Since I have been using Scalr to manage my Amazon Web Services farms I have been wanting more monitoring in terms of statistical information on services, traffic, disk usage, and uptime to name a few. Scalr has built in means of basic event notifications such as host up, host down, etc. Along with providing very basic load statistic via RRDtool. In the past I have always used Zabbix for most projects I have worked on so I wanted to be able to use it with Scalr. I am still testing the setup I am going to speak of so please keep that in mind. This is NOT a howto, but more of a brainstorming of how I plan on getting Zabbix integrated into my Scalr setup. In the Zabbix documentation (PDF) there are a few ways to use the auto-discovery that they cover (page 173). You can have Zabbix monitor a block of IPs to find new Zabbix Agents running for example. So here is what I will have my Zabbix Server do:
- Look for new Zabbix Agents on my AWS internal IP range.
- If the system.uname contains “Scalr” it will add to Scalr server group
- Server must be up for 30+ minutes
There will be other stipulations in order to get the server added to Zabbix. I will have system templates for each of my Scalr AMI roles. Once the server is added to Zabbix it will add them to to their respective groups and monitor for items and triggers listed in the system template. There will also be a rule to remove old instances after 24 hours from Zabbix after receiving the host down trigger. This way I will not have a bunch of old instances that were once monitored still cluttering Zabbix database. If you happen to also have Windows AWS instances you can add a rule to monitor these as well. The AMI just needs to have the Zabbix Windows Agent installed.
So, now that IO have the overall plan I want to compile the Zabbix agent on my test instance of a Scalr role. Once I have compiled, packaged, and tested it I install on my different Scalr roles and “Synchronize to all” in order to re-bundle the role with the Zabbix agent and propagate it to all instances running that role. Once this is done I should see your farms instances being added to Zabbix. Assuming all went well I will now have all my Scalr instances being monitored by Zabbix.

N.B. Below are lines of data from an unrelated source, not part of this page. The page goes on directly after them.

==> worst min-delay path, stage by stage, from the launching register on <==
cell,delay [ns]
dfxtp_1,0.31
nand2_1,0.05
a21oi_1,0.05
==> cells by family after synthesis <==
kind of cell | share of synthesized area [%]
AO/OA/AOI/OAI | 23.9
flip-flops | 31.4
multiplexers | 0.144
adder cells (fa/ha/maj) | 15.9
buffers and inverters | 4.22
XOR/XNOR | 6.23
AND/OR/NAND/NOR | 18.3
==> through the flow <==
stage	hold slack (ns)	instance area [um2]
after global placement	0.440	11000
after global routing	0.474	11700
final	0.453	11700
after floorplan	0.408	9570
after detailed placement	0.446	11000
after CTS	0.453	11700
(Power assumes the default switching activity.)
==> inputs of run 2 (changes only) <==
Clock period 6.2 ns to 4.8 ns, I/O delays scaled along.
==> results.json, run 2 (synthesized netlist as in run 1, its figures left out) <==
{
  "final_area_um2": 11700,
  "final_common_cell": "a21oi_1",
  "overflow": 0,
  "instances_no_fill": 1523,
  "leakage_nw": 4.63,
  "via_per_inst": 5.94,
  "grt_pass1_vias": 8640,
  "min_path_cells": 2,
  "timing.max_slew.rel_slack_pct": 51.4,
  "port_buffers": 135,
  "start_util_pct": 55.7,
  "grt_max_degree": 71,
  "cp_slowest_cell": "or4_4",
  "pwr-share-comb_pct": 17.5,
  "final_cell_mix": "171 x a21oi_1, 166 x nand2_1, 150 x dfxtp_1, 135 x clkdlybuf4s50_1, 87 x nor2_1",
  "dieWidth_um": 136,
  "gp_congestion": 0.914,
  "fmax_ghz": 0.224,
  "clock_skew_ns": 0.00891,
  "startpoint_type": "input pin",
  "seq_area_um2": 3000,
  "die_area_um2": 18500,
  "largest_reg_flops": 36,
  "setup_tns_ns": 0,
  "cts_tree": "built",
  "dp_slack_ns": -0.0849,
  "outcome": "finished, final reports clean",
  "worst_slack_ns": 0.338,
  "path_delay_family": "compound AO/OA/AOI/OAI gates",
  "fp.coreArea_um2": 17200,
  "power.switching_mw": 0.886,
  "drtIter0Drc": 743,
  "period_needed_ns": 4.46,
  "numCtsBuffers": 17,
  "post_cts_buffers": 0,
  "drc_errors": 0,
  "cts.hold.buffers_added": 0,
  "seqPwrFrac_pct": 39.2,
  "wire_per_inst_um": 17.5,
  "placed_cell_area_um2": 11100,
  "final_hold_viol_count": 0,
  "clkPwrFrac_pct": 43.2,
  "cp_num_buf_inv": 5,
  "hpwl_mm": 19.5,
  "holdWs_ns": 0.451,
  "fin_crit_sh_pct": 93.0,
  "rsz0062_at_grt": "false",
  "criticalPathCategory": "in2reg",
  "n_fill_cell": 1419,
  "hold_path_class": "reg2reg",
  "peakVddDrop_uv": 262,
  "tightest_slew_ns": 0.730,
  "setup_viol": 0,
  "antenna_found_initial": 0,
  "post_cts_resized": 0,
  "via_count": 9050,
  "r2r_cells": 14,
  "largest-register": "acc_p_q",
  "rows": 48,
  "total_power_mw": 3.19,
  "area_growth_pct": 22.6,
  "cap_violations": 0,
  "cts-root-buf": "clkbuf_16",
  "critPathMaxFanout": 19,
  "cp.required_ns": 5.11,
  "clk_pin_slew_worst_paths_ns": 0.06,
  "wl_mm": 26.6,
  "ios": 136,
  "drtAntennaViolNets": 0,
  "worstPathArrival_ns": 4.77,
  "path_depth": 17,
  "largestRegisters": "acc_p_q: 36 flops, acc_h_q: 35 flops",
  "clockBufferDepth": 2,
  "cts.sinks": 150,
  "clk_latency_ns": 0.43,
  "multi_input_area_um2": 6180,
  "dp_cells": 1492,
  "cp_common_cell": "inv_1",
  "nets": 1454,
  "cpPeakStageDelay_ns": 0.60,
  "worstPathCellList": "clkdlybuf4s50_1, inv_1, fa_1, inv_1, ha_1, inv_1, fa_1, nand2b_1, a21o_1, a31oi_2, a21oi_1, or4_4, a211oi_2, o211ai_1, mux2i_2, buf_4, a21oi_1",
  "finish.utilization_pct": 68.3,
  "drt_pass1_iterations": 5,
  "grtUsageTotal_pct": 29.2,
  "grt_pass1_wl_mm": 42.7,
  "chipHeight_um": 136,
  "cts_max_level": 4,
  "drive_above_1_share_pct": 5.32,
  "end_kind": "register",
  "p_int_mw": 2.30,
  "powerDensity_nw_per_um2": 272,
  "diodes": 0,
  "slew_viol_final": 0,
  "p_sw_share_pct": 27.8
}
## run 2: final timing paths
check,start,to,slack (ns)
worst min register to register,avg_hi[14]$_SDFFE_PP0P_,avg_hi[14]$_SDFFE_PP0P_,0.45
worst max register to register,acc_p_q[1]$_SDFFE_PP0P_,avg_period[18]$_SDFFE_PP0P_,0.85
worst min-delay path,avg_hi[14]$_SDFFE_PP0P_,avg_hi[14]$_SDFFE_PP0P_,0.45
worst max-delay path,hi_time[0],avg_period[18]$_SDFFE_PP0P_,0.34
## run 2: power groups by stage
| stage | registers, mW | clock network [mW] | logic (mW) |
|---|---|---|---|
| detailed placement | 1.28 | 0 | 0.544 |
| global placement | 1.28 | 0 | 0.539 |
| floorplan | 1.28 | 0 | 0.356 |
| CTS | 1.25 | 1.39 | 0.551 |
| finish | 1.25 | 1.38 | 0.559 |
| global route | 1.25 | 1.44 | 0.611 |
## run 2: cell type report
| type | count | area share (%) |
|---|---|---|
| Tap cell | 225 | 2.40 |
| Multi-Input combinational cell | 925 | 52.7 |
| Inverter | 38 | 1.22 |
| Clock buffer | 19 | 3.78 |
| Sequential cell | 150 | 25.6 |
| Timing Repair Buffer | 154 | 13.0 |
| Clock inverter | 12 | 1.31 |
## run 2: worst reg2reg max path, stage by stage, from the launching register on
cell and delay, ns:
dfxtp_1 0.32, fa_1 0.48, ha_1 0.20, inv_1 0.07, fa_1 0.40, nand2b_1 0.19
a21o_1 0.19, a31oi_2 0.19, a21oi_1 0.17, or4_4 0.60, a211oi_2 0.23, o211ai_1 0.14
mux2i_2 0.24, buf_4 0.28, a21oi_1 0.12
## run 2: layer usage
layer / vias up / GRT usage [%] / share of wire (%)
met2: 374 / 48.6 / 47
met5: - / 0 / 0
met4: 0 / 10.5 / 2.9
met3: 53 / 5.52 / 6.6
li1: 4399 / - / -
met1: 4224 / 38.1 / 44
[src/rtl/sar_search8.sv]
// sar_search8 - successive-approximation search controller.
//
// Drives the B operand (guess) of an external magnitude comparator and
// narrows a [lo, hi] window from its greater/equal/less outputs until the
// hidden operand A is found, the window is exhausted, or the comparator
// reports a non-one-hot result.
//
// Ports:
//   clk        rising-edge clock
//   rst_n      asynchronous active-low reset
//   start      begin a new search (only honoured in IDLE)
//   cmp_gt     comparator: target > guess
//   cmp_eq     comparator: target == guess
//   cmp_lt     comparator: target < guess
//   guess      registered comparator B operand
//   busy       high while a search is in progress
//   done       one-cycle pulse at the end of every search
//   found      search ended on equality (held until next start)
//   cmp_error  comparator outputs were not one-hot (held until next start)
//   result     matching value when found, else 0 (held until next start)
//   steps      comparisons made in the last/current search (saturates at 15)

module sar_search8 #(
    parameter int unsigned WIDTH       = 8,
    parameter int unsigned CMP_LATENCY = 0
) (
    input  logic             clk,
    input  logic             rst_n,
    input  logic             start,
    input  logic             cmp_gt,
    input  logic             cmp_eq,
    input  logic             cmp_lt,
    output logic [WIDTH-1:0] guess,
    output logic             busy,
    output logic             done,
    output logic             found,
    output logic             cmp_error,
    output logic [WIDTH-1:0] result,
    output logic [3:0]       steps
);

    typedef enum logic [1:0] {StIdle, StCompare, StDone} state_e;

    localparam logic [3:0]       Lat     = 4'(CMP_LATENCY);
    localparam logic [WIDTH-1:0] MaxVal  = '1;
    localparam logic [WIDTH-1:0] InitMid = MaxVal >> 1;

    state_e           state_q, state_d;
    logic [WIDTH-1:0] guess_q, lo_q, hi_q, result_q;
    logic [3:0]       wait_q, steps_q;
    logic             found_q, err_q;

    logic             sample, one_hot, finish;
    logic [2:0]       cmp_vec;
    logic [WIDTH:0]   sum_up, sum_dn;
    logic [WIDTH-1:0] mid_up, mid_dn;

    // Decode of the current comparator sample and the candidate next guesses.
    always_comb begin
        cmp_vec = {cmp_gt, cmp_eq, cmp_lt};
        sample  = (state_q == StCompare) && (wait_q == Lat);
        one_hot = (cmp_vec == 3'b100) || (cmp_vec == 3'b010) || (cmp_vec == 3'b001);
        // One extra bit so lo+hi up to 2*(2^WIDTH-1) does not wrap.
        sum_up  = {1'b0, guess_q} + {1'b0, hi_q} + {{WIDTH{1'b0}}, 1'b1};
        sum_dn  = {1'b0, lo_q} + {1'b0, guess_q} - {{WIDTH{1'b0}}, 1'b1};
        mid_up  = WIDTH'(sum_up >> 1);
        mid_dn  = WIDTH'(sum_dn >> 1);
        // Window-edge checks stop the search before lo/hi could wrap.
        finish  = sample && (!one_hot || cmp_eq ||
                             (cmp_gt && (guess_q == hi_q)) ||
                             (cmp_lt && (guess_q == lo_q)));
    end

    // State register.
    always_ff @(posedge clk or negedge rst_n) begin
        if (!rst_n) begin
            state_q <= StIdle;
        end else begin
            state_q <= state_d;
        end
    end

    // Next-state logic.
    always_comb begin
        state_d = state_q;
        unique case (state_q)
            StIdle:    if (start) state_d = StCompare;
            StCompare: if (finish) state_d = StDone;
            StDone:    state_d = StIdle;
            default:   state_d = StIdle;
        endcase
    end

    // Output decode.
    always_comb begin
        busy = (state_q == StCompare);
        done = (state_q == StDone);
    end

    // Search datapath.
    always_ff @(posedge clk or negedge rst_n) begin
        if (!rst_n) begin
            guess_q  <= '0;
            lo_q     <= '0;
            hi_q     <= MaxVal;
            result_q <= '0;
            wait_q   <= '0;
            steps_q  <= '0;
            found_q  <= 1'b0;
            err_q    <= 1'b0;
        end else if ((state_q == StIdle) && start) begin
            guess_q  <= InitMid;
            lo_q     <= '0;
            hi_q     <= MaxVal;
            result_q <= '0;
            wait_q   <= '0;
            steps_q  <= '0;
            found_q  <= 1'b0;
            err_q    <= 1'b0;
        end else if (sample) begin
            wait_q  <= '0;
            steps_q <= (steps_q == 4'hF) ? 4'hF : steps_q + 4'd1;
            if (!one_hot) begin
                err_q   <= 1'b1;
                found_q <= 1'b0;
            end else if (cmp_eq) begin
                found_q  <= 1'b1;
                result_q <= guess_q;
            end else if (cmp_gt) begin
                if (guess_q != hi_q) begin
                    lo_q    <= guess_q + {{(WIDTH-1){1'b0}}, 1'b1};
                    guess_q <= mid_up;
                end
            end else begin
                if (guess_q != lo_q) begin
                    hi_q    <= guess_q - {{(WIDTH-1){1'b0}}, 1'b1};
                    guess_q <= mid_dn;
                end
            end
        end else if (state_q == StCompare) begin
            wait_q <= wait_q + 4'd1;
        end
    end

    assign guess     = guess_q;
    assign found     = found_q;
    assign cmp_error = err_q;
    assign result    = result_q;
    assign steps     = steps_q;

endmodule
`src/rtl/hit_map_ctrl.sv`:
```
// Battleship hit map: 100 two-bit cells updated by a shot FSM, plus an
// independent registered glyph read port for the renderer.
module hit_map_ctrl #(
    parameter int SHIP_CELLS = 17
) (
    input  logic        clk,
    input  logic        rst,
    input  logic        clear_board,
    input  logic        shot_valid,
    output logic        shot_ready,
    input  logic [3:0]  shot_x,
    input  logic [3:0]  shot_y,
    output logic [6:0]  ship_query_xy,
    input  logic        ship_present,
    output logic        res_valid,
    output logic        res_hit,
    output logic        res_dup,
    output logic        res_err,
    input  logic [6:0]  rd_xy,
    input  logic [4:0]  rd_line,
    output logic [31:0] hit_pixels,
    output logic [6:0]  hit_count,
    output logic        game_over,
    output logic [1:0]  fsm_state
);

    typedef enum logic [1:0] {
        S_CLEAR  = 2'd0,
        S_IDLE   = 2'd1,
        S_LOOKUP = 2'd2,
        S_UPDATE = 2'd3
    } state_t;

    localparam logic [1:0] CELL_EMPTY = 2'b00;
    localparam logic [1:0] CELL_MISS  = 2'b01;
    localparam logic [1:0] CELL_HIT   = 2'b11;
    localparam logic [6:0] LAST_CELL  = 7'd99;
    localparam logic [6:0] COUNT_MAX  = 7'h7f;

    state_t      state;
    state_t      state_next;

    logic [1:0]  cells [0:99];
    logic [6:0]  clr_idx;
    logic [3:0]  tgt_x;
    logic [3:0]  tgt_y;
    logic        tgt_err;
    logic [6:0]  tgt_idx;
    logic [1:0]  tgt_cell;
    logic        abort;
    logic        shot_fire;
    logic        shot_bad;

    logic        cell_we;
    logic [6:0]  cell_waddr;
    logic [1:0]  cell_wdata;
    logic        hit_inc;

    logic [1:0]  rd_cell;
    logic [3:0]  rd_row;
    logic [4:0]  rd_shift;
    logic [31:0] rd_pixels;
    logic        unused_rd_line;

    // Handshake: a shot is taken on a cycle where shot_valid and shot_ready
    // are both high; shot_ready is low whenever rst or clear_board would
    // discard the shot, so a seen ready always means the shot was accepted.
    assign abort     = rst | clear_board;
    assign shot_fire = shot_valid & shot_ready;
    assign shot_bad  = (shot_x > 4'd9) | (shot_y > 4'd9);
    assign tgt_idx   = 7'(tgt_y) * 7'd10 + 7'(tgt_x);
    assign tgt_cell  = (tgt_idx <= LAST_CELL) ? cells[tgt_idx] : CELL_EMPTY;
    assign fsm_state = state;

    always_ff @(posedge clk) begin
        if (rst) begin
            state <= S_CLEAR;
        end else begin
            state <= state_next;
        end
    end

    always_comb begin
        state_next = state;
        if (clear_board) begin
            state_next = S_CLEAR;
        end else begin
            case (state)
                S_CLEAR:  if (clr_idx == LAST_CELL) state_next = S_IDLE;
                S_IDLE:   if (shot_fire) state_next = shot_bad ? S_UPDATE : S_LOOKUP;
                S_LOOKUP: state_next = S_UPDATE;
                S_UPDATE: state_next = S_IDLE;
                default:  state_next = S_CLEAR;
            endcase
        end
    end

    always_comb begin
        shot_ready    = 1'b0;
        ship_query_xy = 7'd0;
        res_valid     = 1'b0;
        res_hit       = 1'b0;
        res_dup       = 1'b0;
        res_err       = 1'b0;
        cell_we       = 1'b0;
        cell_waddr    = clr_idx;
        cell_wdata    = CELL_EMPTY;
        hit_inc       = 1'b0;
        case (state)
            S_CLEAR: begin
                cell_we = ~abort;
            end
            S_IDLE: begin
                shot_ready = ~abort;
            end
            S_LOOKUP: begin
                ship_query_xy = tgt_idx;
            end
            S_UPDATE: begin
                // An abort landing on the result cycle swallows both the pulse and the write.
                if (!abort) begin
                    res_valid = 1'b1;
                    if (tgt_err) begin
                        res_err = 1'b1;
                    end else if (tgt_cell != CELL_EMPTY) begin
                        res_dup = 1'b1;
                        res_hit = (tgt_cell == CELL_HIT);
                    end else begin
                        res_hit    = ship_present;
                        cell_we    = 1'b1;
                        cell_waddr = tgt_idx;
                        cell_wdata = ship_present ? CELL_HIT : CELL_MISS;
                        hit_inc    = ship_present;
                    end
                end
            end
            default: ;
        endcase
    end

    always_ff @(posedge clk) begin
        if (abort) begin
            clr_idx <= 7'd0;
        end else if (state == S_CLEAR && clr_idx != LAST_CELL) begin
            clr_idx <= clr_idx + 7'd1;
        end
    end

    always_ff @(posedge clk) begin
        if (rst) begin
            tgt_x   <= 4'd0;
            tgt_y   <= 4'd0;
            tgt_err <= 1'b0;
        end else if (shot_fire) begin
            tgt_x   <= shot_x;
            tgt_y   <= shot_y;
            tgt_err <= shot_bad;
        end
    end

    always_ff @(posedge clk) begin
        if (abort) begin
            hit_count <= 7'd0;
            game_over <= 1'b0;
        end else begin
            if (hit_inc && hit_count != COUNT_MAX) begin
                hit_count <= hit_count + 7'd1;
            end
            game_over <= (32'(hit_count) >= 32'(SHIP_CELLS));
        end
    end

    always_ff @(posedge clk) begin
        if (cell_we) begin
            cells[cell_waddr] <= cell_wdata;
        end
    end

    // Glyph rows only use the low four bits of rd_line.
    assign unused_rd_line = rd_line[4];
    assign rd_row         = rd_line[3:0];
    assign rd_shift       = {rd_row, 1'b0};
    assign rd_cell        = (rd_xy <= LAST_CELL) ? cells[rd_xy] : CELL_EMPTY;

    always_comb begin
        rd_pixels = 32'd0;
        case (rd_cell)
            CELL_HIT:  rd_pixels = (32'h3 << rd_shift) | (32'h3 << (5'd30 - rd_shift));
            CELL_MISS: if (rd_row >= 4'd6 && rd_row <= 4'd9) rd_pixels = 32'h0003_C000;
            default:   rd_pixels = 32'd0;
        endcase
    end

    always_ff @(posedge clk) begin
        if (rst) begin
            hit_pixels <= 32'd0;
        end else begin
            hit_pixels <= rd_pixels;
        end
    end

endmodule

```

One important issue with monitoring your AWS/Scalr instances is what to do if AWS itself goes down? Well I plan to use Zabbix Proxy to have an instance running in AWS send all events to a dedicated server I have running on another provider. This way the events can be safe off the AWS network while still leveraging the AWS environment to send alerts to the proxy. Also, with using the Zabbix Proxy internally within AWS I can have the MySQL DB for it on an EBS volume or being backed up via Scalr while still having the offiste DB on the Zabbix Server itself.
Once I have completed my testing of this scenario I will post more on my results. I would love to hear any ideas or feedback from others who have tried this or are interested in getting Zabbix going with Scalr/AWS.